ようとあせっているのである。
 おせい様が大家《たいけ》の人であることは、身なりを見てもわかる。よくある質《たち》のわるいやり方で、この磯五の店を買いとった金も、おおかたおせい様から出ているのであろう。磯五が女殺しであることは、顔や風体や弁舌だけでもわかるが、彼はこうして、女の生き血を吸って生きているのだ。世間知らずの単純なおせい様のこころは、もうすっかり磯五にしてやられて、ほんとにいっしょになる気でいる。いっしょになって、自分の財産の全部を、男の愛のために、よろこんでほうり出す気である。
 今のおせい様には、何とかして磯五をよろこばせるほか、何の目的もないのだということが、世の中のうらおもてを見てきている若松屋惣七には、たとえ眼は不自由でも、磯五という人物の解釈から、瞬間にして看破することができたであろうが、お高は女で、年も若いし、それになんばなんでも磯五がそんな悪辣《あくらつ》なことをしようとは思わない。
 自分をすてて逃げたのだし、自分もいまもとの関係へかえろうとは思っていないが、それにしたところで、ほかに夫婦約束ができるわけのものではない。そう思った。うつむいて、黙っていた。

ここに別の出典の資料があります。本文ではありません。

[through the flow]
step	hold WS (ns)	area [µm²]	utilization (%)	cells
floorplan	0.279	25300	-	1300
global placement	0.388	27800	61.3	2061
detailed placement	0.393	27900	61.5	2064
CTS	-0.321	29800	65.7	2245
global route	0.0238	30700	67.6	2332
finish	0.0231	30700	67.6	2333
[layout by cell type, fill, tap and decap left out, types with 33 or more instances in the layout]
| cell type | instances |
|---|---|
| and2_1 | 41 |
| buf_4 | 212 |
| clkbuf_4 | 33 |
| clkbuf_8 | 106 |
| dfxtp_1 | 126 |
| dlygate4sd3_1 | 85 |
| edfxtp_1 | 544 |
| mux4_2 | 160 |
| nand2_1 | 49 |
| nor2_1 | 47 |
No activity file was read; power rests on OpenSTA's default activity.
===== src/design/gio_pkg.sv =====
// Package: register map, field layout and carriers for the port block
package gio_pkg;

  localparam int unsigned GIO_PORTS = 4;
  localparam int unsigned GIO_W = 8;

  // Port indices
  localparam logic [1:0] GIO_PA = 2'h0;
  localparam logic [1:0] GIO_PB = 2'h1;
  localparam logic [1:0] GIO_PC = 2'h2;
  localparam logic [1:0] GIO_PD = 2'h3;

  // Register offsets within the control register block
  localparam logic [7:0] GIO_OFF_A_LEVEL = 8'h04;
  localparam logic [7:0] GIO_OFF_B_LEVEL = 8'h05;
  localparam logic [7:0] GIO_OFF_A_DIR = 8'h06;
  localparam logic [7:0] GIO_OFF_B_DIR = 8'h07;
  localparam logic [7:0] GIO_OFF_A_DRIVE = 8'h08;
  localparam logic [7:0] GIO_OFF_A_OE_STAT = 8'h0c;
  localparam logic [7:0] GIO_OFF_B_OE_STAT = 8'h0d;
  localparam logic [7:0] GIO_OFF_C_LEVEL = 8'h12;
  localparam logic [7:0] GIO_OFF_D_LEVEL = 8'h13;
  localparam logic [7:0] GIO_OFF_C_DIR = 8'h14;
  localparam logic [7:0] GIO_OFF_C_OE_STAT = 8'h1a;
  localparam logic [7:0] GIO_OFF_D_OE_STAT = 8'h1b;

  // Implemented bit masks per port
  localparam logic [7:0] GIO_MASK_A = 8'hff;
  localparam logic [7:0] GIO_MASK_B = 8'hff;
  localparam logic [7:0] GIO_MASK_C = 8'h9c;
  localparam logic [7:0] GIO_MASK_D = 8'h06;

  // Drive select field layout
  localparam int unsigned GIO_OD_LSB = 4;
  localparam int unsigned GIO_SLEW_LSB = 0;
  localparam int unsigned GIO_FLD_W = 4;

  // Reset values
  localparam logic [7:0] GIO_RST_LEVEL = 8'h00;
  localparam logic [7:0] GIO_RST_DIR = 8'h00;
  localparam logic [7:0] GIO_RST_DRIVE = 8'h00;
  localparam logic [7:0] GIO_RD_NONE = 8'h00;

  typedef enum logic [1:0] {
    GIO_K_NONE = 2'h0,
    GIO_K_LEVEL = 2'h1,
    GIO_K_DIR = 2'h3,
    GIO_K_STAT = 2'h2
  } gio_kind_t;

  typedef struct packed {
    logic hit;
    logic drive;
    gio_kind_t kind;
    logic [1:0] port;
  } gio_dec_t;

  // Processor register access, one cycle per strobe
  typedef struct packed {
    logic sel;
    logic wr;
    logic rd;
    logic [7:0] addr;
    logic [7:0] wdata;
  } gio_bus_t;

  typedef struct packed {
    logic [7:0] out;
    logic [7:0] oe;
  } gio_pins_t;

endpackage
File: src/design/acpr_pkg.sv
/*
 Constants for the codec power, rate and identity register group.
 Assumes a 32-bit AXI4-Lite slave with one aligned word per register index.
*/
// Summary of operation
// - enhancement register holds center and depth levels
// - amp powerdown pin follows bit; serial select blocks it
// - internal clock disable stops clocks until cold reset
// - link powerdown stops bit clock until warm reset
// - mixer powerdown keeps reference; check mixer ready
// - converter powerdown; check DAC ready before data
// - bits 3:0 are read-only section ready flags
// - codec identity latched at power-up from pins
// - slot mapping flag copies mode control bit
// - extended_audio_identity read-only, reads x009h, x209h with slot map set
// - status register has mic ready; resets 4000h
// - rate enables gate their rate registers
// - three rate registers for DAC, ADC, mic
// - written rate decoded from upper five bits
// - rate read returns stored decoded value
// - rate registers reset to BB80h
// - PCM enable low ignores writes, reads BB80h
// - mic enable low ignores writes, reads BB80h
// - modem ID carries identity, zeros elsewhere
// - modem ID write resets modem registers only
package acpr_pkg;
    localparam logic [7:0] ACPR_OFF_ENH = 8'h22;
    localparam logic [7:0] ACPR_OFF_PWR = 8'h26;
    localparam logic [7:0] ACPR_OFF_EXID = 8'h28;
    localparam logic [7:0] ACPR_OFF_EXST = 8'h2A;
    localparam logic [7:0] ACPR_OFF_DACR = 8'h2C;
    localparam logic [7:0] ACPR_OFF_ADCR = 8'h32;
    localparam logic [7:0] ACPR_OFF_MICR = 8'h34;
    localparam logic [7:0] ACPR_OFF_MDID = 8'h3C;
    localparam logic [7:0] ACPR_OFF_MODE = 8'h5E;
    localparam logic [15:0] ACPR_RST_ENH = 16'h0000;
    localparam logic [15:0] ACPR_RST_EXST = 16'h4000;
    localparam logic [15:0] ACPR_RST_RATE = 16'hBB80;
    localparam logic [15:0] ACPR_EXID_FIXED = 16'h0209;
    localparam int ACPR_B_EXT_AMP_POWER_OFF = 15;
    localparam int ACPR_B_CLKDIS = 13;
    localparam int ACPR_B_LINKPD = 12;
    localparam int ACPR_B_MIXPD = 10;
    localparam int ACPR_B_CNVPD = 9;
    localparam int ACPR_B_MICROPHONE_CONVERTER_READY = 9;
    localparam int ACPR_B_SLOT_MAPPING_FLAG = 7;
    localparam int ACPR_B_SLOT_MAPPING_FLAG_ID = 9;
    localparam int ACPR_B_VRM = 3;
    localparam int ACPR_B_VRA = 0;
    localparam logic [15:0] ACPR_PWR_WMASK = 16'hBF00;
    localparam logic [15:0] ACPR_EXST_WMASK = 16'h4009;
    localparam logic [15:0] ACPR_ENH_WMASK = 16'h0F0F;
    localparam logic [1:0] ACPR_RESP_OKAY = 2'b00;
    localparam logic [1:0] ACPR_RESP_SLVERR = 2'b10;
endpackage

 話し相手を見つけたうれしまぎれが、おせい様をひとりでしゃべらせていた。
「去年わたしがお伊勢さまへお詣《まい》りしましてね、大阪へ遊びに寄って、あの人に会ったのでございます。あの人は堺で大わずらいをして、そのときわたしが看病をしました。おや、あの人はどこへ行ったのでございましょう。此室《ここ》にいると小僧さんがしらせてくれましたので、おどろかしてあげようと思ってこっそり来たのでございますがねえ」
「ほんとにねえ。今までここに話しておりましたのでございますが、どうしたのでございましょう。ちょっとわたくしが見て参りましょう」
 お高は、ゆらりと起ち上がった。

      三

 お高は、ここでおせい様と話しているところへ、磯五に帰って来られてはたまらないような気がした。どうしたらいいかわからないと思った。おせい様は磯五という人間を、神様や仏さまのように考えているらしい。そのおせい様のまえに、ぎっくりしてまごまごしている磯五を見せることは、おせい様にすまないとお高は思った。
 縁へ出ると自分のはきものがあった。それを突っかけてはいって来た横丁づたいにおもての往来へ出た。